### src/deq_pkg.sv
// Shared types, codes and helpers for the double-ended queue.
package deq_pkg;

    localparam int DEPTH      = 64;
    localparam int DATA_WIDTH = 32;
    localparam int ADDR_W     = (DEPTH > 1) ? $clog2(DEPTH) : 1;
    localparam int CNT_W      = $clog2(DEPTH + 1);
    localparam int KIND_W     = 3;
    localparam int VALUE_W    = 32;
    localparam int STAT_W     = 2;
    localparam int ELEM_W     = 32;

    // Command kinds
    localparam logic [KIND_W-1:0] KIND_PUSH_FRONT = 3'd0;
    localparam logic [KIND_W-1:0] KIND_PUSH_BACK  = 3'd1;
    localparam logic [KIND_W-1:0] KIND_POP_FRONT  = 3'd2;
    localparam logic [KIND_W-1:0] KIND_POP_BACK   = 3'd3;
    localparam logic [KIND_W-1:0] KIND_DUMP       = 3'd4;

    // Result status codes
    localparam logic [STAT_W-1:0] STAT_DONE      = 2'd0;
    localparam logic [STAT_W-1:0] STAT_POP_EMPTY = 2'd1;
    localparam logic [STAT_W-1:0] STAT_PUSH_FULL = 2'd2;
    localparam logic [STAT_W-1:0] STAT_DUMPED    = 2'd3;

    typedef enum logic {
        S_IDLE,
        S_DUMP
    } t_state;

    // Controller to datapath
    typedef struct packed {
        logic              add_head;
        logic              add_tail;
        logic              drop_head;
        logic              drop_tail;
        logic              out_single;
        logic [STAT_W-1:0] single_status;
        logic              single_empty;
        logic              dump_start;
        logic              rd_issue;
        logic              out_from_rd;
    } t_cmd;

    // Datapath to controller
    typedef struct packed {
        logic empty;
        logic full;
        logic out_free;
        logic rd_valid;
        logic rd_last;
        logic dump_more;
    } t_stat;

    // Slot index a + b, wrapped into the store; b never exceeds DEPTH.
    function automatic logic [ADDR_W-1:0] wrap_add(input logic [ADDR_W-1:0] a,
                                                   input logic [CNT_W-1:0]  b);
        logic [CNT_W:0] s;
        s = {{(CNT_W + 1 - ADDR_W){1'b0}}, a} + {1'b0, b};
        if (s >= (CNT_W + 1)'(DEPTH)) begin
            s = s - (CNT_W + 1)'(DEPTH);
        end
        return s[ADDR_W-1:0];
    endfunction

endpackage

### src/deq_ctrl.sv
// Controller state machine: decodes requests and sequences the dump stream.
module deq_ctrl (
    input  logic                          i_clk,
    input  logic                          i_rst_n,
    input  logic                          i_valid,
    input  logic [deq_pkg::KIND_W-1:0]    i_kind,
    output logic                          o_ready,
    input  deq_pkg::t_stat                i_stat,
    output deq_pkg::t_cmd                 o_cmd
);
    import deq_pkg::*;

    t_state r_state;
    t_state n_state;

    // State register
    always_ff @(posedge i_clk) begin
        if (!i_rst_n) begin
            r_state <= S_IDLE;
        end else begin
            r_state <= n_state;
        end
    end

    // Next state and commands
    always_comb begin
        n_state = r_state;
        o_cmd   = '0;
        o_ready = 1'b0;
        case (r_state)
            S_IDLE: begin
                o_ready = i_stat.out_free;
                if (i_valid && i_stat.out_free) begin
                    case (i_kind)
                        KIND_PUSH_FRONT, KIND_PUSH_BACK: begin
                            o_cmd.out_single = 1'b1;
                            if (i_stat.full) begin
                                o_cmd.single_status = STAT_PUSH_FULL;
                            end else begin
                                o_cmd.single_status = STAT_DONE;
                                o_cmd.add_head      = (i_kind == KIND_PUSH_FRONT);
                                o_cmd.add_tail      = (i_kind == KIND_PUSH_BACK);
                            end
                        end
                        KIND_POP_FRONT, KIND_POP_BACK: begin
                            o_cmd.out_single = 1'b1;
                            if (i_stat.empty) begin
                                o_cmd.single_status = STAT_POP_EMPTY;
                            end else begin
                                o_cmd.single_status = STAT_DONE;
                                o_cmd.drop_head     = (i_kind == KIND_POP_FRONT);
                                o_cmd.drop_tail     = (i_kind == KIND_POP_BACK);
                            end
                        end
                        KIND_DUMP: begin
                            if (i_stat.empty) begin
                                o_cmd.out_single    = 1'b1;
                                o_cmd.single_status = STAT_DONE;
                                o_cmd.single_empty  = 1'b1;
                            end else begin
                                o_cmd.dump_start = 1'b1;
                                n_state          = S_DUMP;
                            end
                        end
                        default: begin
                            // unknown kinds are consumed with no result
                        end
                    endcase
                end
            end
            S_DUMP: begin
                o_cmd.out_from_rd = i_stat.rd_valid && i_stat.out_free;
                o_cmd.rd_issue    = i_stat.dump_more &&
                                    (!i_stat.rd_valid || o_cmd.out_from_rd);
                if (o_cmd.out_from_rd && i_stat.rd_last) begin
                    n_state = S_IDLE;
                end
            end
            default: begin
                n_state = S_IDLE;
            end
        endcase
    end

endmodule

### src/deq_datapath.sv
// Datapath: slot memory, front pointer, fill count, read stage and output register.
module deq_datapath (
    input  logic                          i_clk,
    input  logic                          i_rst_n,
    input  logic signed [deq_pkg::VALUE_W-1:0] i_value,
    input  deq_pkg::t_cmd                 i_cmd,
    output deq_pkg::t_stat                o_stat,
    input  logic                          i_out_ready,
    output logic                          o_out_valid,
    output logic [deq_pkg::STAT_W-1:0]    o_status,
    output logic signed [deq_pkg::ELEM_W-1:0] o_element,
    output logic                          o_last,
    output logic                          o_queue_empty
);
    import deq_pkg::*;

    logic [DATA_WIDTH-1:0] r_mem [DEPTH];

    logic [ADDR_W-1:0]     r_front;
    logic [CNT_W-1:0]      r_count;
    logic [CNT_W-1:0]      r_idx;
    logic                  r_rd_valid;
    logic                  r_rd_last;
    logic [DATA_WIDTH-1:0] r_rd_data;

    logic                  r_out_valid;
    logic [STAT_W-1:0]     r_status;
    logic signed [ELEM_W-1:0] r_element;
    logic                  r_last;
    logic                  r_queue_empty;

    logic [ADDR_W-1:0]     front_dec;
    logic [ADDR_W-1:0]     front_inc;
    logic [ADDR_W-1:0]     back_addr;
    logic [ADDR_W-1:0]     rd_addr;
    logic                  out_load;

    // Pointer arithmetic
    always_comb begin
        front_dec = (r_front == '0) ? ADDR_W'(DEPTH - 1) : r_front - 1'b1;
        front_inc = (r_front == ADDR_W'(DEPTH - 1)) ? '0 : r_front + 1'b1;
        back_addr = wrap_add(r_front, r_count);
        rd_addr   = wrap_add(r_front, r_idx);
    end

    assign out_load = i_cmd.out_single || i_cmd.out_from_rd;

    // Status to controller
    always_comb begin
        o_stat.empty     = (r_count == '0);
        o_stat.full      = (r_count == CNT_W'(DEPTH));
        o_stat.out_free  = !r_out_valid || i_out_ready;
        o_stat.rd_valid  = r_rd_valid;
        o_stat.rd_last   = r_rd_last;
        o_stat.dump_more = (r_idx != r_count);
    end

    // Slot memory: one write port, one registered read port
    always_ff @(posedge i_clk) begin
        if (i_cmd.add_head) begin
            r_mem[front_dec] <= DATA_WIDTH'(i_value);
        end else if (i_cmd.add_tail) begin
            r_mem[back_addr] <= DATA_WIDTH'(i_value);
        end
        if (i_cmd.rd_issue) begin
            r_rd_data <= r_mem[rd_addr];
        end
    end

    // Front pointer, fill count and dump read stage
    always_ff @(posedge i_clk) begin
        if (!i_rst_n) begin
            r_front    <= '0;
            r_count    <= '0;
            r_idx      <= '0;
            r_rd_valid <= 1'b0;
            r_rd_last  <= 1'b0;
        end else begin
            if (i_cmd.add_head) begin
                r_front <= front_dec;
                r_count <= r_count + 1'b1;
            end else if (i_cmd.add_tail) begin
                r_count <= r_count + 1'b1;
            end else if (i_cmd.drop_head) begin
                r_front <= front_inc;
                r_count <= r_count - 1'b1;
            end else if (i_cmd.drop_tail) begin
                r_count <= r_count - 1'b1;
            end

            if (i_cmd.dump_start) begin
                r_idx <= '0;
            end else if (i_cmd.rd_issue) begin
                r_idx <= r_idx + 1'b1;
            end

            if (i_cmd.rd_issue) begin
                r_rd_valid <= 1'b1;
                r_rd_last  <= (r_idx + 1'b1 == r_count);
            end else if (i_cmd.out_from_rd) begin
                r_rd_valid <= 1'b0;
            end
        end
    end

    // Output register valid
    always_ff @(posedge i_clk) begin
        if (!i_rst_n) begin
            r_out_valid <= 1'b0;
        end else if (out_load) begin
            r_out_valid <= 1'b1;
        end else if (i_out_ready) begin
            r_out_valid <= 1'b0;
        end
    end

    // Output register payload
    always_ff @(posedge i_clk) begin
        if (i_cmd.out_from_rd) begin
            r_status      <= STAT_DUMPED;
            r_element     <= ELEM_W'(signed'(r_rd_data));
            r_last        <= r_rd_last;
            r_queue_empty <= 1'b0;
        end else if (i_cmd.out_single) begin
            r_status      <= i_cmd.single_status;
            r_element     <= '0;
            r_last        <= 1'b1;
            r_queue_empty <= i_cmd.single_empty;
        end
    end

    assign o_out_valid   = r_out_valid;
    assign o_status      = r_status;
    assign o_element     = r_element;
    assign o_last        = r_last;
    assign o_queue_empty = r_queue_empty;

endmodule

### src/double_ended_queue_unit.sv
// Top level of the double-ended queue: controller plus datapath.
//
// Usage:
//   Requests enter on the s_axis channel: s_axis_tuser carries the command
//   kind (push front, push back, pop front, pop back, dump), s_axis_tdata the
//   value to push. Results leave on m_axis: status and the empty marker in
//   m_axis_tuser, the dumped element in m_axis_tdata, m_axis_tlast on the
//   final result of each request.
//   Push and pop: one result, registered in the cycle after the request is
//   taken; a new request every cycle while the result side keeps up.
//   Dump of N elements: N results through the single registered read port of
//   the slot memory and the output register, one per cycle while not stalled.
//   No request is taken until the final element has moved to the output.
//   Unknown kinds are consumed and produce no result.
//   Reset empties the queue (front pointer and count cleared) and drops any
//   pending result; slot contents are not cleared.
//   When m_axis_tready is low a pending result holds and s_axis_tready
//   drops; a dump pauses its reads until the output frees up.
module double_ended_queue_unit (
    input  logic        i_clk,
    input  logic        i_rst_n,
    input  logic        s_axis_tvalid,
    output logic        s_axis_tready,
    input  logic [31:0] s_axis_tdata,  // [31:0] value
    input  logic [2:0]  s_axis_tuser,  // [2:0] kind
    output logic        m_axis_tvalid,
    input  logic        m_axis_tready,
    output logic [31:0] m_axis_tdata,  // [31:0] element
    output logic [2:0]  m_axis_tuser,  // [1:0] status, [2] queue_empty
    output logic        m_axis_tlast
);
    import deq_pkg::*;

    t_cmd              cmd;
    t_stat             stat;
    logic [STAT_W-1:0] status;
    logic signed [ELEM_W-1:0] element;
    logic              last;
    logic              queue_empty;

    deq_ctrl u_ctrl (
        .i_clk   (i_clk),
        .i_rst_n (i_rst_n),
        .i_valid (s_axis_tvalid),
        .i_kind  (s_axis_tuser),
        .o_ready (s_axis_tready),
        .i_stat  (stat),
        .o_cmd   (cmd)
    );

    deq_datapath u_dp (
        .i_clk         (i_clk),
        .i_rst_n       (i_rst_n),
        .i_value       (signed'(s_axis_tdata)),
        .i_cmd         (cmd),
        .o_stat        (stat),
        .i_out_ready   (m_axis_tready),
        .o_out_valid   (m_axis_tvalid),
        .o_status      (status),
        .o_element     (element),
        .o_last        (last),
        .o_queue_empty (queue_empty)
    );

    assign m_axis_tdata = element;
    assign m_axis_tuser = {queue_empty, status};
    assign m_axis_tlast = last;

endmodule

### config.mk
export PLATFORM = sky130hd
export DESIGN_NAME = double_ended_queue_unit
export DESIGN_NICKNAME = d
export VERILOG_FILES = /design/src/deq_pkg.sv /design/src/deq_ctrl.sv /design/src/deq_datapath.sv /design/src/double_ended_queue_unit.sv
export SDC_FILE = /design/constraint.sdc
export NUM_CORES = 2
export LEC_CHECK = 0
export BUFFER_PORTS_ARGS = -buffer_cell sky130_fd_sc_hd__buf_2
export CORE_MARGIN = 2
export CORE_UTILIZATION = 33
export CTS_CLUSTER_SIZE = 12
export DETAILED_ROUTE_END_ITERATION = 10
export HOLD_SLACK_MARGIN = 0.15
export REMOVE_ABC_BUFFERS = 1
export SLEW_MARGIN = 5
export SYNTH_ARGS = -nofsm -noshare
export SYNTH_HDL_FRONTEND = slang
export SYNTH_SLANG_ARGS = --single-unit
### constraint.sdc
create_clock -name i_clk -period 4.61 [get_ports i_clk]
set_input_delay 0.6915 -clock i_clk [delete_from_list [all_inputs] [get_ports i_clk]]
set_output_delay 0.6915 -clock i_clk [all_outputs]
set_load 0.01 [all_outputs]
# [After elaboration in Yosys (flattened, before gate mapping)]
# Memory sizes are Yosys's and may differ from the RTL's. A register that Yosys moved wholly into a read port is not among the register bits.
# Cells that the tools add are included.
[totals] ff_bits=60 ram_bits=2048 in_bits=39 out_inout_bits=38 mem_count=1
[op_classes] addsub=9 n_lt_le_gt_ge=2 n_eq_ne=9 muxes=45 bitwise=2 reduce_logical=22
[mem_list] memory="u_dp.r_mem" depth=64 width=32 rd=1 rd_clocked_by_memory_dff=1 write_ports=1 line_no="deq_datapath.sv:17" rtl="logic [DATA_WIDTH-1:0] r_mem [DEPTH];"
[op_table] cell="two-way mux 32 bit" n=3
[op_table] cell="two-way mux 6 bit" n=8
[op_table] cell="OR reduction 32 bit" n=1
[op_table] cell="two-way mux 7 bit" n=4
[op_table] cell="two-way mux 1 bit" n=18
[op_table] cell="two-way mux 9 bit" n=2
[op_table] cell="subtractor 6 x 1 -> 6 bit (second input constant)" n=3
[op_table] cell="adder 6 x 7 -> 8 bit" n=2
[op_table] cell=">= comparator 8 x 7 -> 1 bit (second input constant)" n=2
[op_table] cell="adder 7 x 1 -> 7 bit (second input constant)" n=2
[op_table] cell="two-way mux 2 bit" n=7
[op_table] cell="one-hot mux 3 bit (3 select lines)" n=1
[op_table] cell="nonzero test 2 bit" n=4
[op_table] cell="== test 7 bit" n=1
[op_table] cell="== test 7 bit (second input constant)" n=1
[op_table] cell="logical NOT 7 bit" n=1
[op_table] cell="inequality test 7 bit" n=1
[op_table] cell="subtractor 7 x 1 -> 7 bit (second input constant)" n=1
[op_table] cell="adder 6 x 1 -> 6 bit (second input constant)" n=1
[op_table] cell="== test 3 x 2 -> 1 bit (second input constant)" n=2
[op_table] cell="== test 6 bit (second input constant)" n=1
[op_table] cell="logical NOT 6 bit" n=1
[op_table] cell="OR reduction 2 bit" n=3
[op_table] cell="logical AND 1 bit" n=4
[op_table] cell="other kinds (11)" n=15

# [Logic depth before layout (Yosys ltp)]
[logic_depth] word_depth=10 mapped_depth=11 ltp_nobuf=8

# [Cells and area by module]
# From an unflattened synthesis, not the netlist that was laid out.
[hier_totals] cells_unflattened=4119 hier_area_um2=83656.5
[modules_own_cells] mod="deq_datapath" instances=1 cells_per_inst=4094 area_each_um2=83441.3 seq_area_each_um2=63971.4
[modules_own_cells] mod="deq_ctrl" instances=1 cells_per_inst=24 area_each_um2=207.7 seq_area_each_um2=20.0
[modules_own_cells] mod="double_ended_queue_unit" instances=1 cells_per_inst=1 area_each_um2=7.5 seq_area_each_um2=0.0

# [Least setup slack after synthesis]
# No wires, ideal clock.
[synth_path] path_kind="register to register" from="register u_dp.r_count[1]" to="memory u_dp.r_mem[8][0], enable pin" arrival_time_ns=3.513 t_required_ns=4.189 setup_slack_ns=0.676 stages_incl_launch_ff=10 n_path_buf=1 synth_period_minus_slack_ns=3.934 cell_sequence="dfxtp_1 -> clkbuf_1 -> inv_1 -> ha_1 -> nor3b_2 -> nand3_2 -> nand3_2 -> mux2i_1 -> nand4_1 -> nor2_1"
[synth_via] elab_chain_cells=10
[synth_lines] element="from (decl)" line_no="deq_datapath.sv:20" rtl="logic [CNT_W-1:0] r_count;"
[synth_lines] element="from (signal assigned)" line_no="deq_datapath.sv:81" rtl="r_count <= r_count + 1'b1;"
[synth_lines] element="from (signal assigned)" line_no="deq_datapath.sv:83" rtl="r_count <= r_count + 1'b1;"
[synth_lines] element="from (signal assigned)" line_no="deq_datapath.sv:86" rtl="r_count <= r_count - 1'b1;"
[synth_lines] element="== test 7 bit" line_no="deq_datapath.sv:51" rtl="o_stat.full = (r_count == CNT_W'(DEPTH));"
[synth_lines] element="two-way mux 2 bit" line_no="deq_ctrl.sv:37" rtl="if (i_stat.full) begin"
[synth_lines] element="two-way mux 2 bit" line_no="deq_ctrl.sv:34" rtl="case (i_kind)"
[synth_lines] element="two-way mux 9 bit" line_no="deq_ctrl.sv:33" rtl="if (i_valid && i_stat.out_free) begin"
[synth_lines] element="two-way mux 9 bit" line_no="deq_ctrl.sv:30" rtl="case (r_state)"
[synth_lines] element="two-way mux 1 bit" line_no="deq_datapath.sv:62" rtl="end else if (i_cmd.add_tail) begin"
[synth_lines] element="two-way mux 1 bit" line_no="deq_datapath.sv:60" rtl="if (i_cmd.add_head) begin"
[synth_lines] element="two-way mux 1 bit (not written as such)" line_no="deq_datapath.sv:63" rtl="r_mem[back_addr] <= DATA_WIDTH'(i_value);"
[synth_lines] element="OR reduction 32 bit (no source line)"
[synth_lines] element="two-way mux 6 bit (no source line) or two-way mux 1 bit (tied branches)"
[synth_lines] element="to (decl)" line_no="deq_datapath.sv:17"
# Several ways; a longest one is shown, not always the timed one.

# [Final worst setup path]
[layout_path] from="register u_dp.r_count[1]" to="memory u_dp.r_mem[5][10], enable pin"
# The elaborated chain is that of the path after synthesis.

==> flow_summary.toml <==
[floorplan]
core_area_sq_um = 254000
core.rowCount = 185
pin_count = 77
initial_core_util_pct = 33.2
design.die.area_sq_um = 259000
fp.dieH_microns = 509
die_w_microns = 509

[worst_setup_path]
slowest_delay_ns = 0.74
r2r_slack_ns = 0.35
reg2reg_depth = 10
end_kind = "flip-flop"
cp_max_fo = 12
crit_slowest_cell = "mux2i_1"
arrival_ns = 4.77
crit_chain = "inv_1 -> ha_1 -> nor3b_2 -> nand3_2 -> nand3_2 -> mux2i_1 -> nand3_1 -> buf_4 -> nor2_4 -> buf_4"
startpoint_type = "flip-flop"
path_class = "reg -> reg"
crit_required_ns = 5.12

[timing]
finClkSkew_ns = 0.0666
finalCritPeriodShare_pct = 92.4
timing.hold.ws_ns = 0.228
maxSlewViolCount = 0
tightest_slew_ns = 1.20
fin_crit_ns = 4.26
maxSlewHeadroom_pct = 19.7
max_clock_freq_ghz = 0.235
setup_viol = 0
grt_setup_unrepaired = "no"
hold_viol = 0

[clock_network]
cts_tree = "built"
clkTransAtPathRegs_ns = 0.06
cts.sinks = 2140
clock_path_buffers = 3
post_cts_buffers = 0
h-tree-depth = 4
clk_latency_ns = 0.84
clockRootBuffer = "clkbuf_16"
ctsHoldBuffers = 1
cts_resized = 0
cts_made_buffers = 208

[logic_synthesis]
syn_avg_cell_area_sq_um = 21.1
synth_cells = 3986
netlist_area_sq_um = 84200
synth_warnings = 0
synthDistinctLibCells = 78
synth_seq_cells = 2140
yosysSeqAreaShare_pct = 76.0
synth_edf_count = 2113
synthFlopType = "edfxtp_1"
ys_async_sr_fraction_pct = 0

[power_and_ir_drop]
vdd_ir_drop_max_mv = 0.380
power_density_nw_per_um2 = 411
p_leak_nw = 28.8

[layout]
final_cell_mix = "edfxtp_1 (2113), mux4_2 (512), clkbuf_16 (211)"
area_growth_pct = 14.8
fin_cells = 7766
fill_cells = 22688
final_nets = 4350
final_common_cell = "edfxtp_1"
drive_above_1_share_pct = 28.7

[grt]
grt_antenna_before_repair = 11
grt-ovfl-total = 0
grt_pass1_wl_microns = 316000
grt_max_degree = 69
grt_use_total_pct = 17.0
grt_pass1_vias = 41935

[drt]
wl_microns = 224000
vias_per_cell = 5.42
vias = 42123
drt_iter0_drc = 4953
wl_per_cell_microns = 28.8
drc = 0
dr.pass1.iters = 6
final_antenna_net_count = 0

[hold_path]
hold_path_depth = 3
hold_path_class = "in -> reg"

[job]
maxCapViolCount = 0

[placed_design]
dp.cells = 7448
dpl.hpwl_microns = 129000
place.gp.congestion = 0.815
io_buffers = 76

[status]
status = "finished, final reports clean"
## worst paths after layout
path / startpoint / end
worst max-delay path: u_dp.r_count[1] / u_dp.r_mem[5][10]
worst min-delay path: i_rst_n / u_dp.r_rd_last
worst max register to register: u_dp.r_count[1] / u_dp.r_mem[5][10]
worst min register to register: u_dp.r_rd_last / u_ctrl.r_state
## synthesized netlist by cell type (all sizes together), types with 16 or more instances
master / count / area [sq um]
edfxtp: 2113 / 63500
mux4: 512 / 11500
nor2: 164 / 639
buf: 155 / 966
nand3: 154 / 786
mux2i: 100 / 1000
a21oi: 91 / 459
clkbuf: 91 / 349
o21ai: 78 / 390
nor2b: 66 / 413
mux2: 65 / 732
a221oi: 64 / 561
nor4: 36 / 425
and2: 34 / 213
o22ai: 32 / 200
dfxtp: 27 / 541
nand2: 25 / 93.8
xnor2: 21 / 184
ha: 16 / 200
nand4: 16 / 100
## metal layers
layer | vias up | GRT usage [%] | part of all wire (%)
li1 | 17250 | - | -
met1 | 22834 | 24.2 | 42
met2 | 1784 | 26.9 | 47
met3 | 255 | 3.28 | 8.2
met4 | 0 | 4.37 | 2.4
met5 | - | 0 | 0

* * * * *

In the listing above, locate the line containing "wl_microns = 224000" and the line containing "met1 | 22834 | 24.2 | 42". Extract those two lines and every line between them, exactly as written, and only those.

wl_microns = 224000
vias_per_cell = 5.42
vias = 42123
drt_iter0_drc = 4953
wl_per_cell_microns = 28.8
drc = 0
dr.pass1.iters = 6
final_antenna_net_count = 0

[hold_path]
hold_path_depth = 3
hold_path_class = "in -> reg"

[job]
maxCapViolCount = 0

[placed_design]
dp.cells = 7448
dpl.hpwl_microns = 129000
place.gp.congestion = 0.815
io_buffers = 76

[status]
status = "finished, final reports clean"
## worst paths after layout
path / startpoint / end
worst max-delay path: u_dp.r_count[1] / u_dp.r_mem[5][10]
worst min-delay path: i_rst_n / u_dp.r_rd_last
worst max register to register: u_dp.r_count[1] / u_dp.r_mem[5][10]
worst min register to register: u_dp.r_rd_last / u_ctrl.r_state
## synthesized netlist by cell type (all sizes together), types with 16 or more instances
master / count / area [sq um]
edfxtp: 2113 / 63500
mux4: 512 / 11500
nor2: 164 / 639
buf: 155 / 966
nand3: 154 / 786
mux2i: 100 / 1000
a21oi: 91 / 459
clkbuf: 91 / 349
o21ai: 78 / 390
nor2b: 66 / 413
mux2: 65 / 732
a221oi: 64 / 561
nor4: 36 / 425
and2: 34 / 213
o22ai: 32 / 200
dfxtp: 27 / 541
nand2: 25 / 93.8
xnor2: 21 / 184
ha: 16 / 200
nand4: 16 / 100
## metal layers
layer | vias up | GRT usage [%] | part of all wire (%)
li1 | 17250 | - | -
met1 | 22834 | 24.2 | 42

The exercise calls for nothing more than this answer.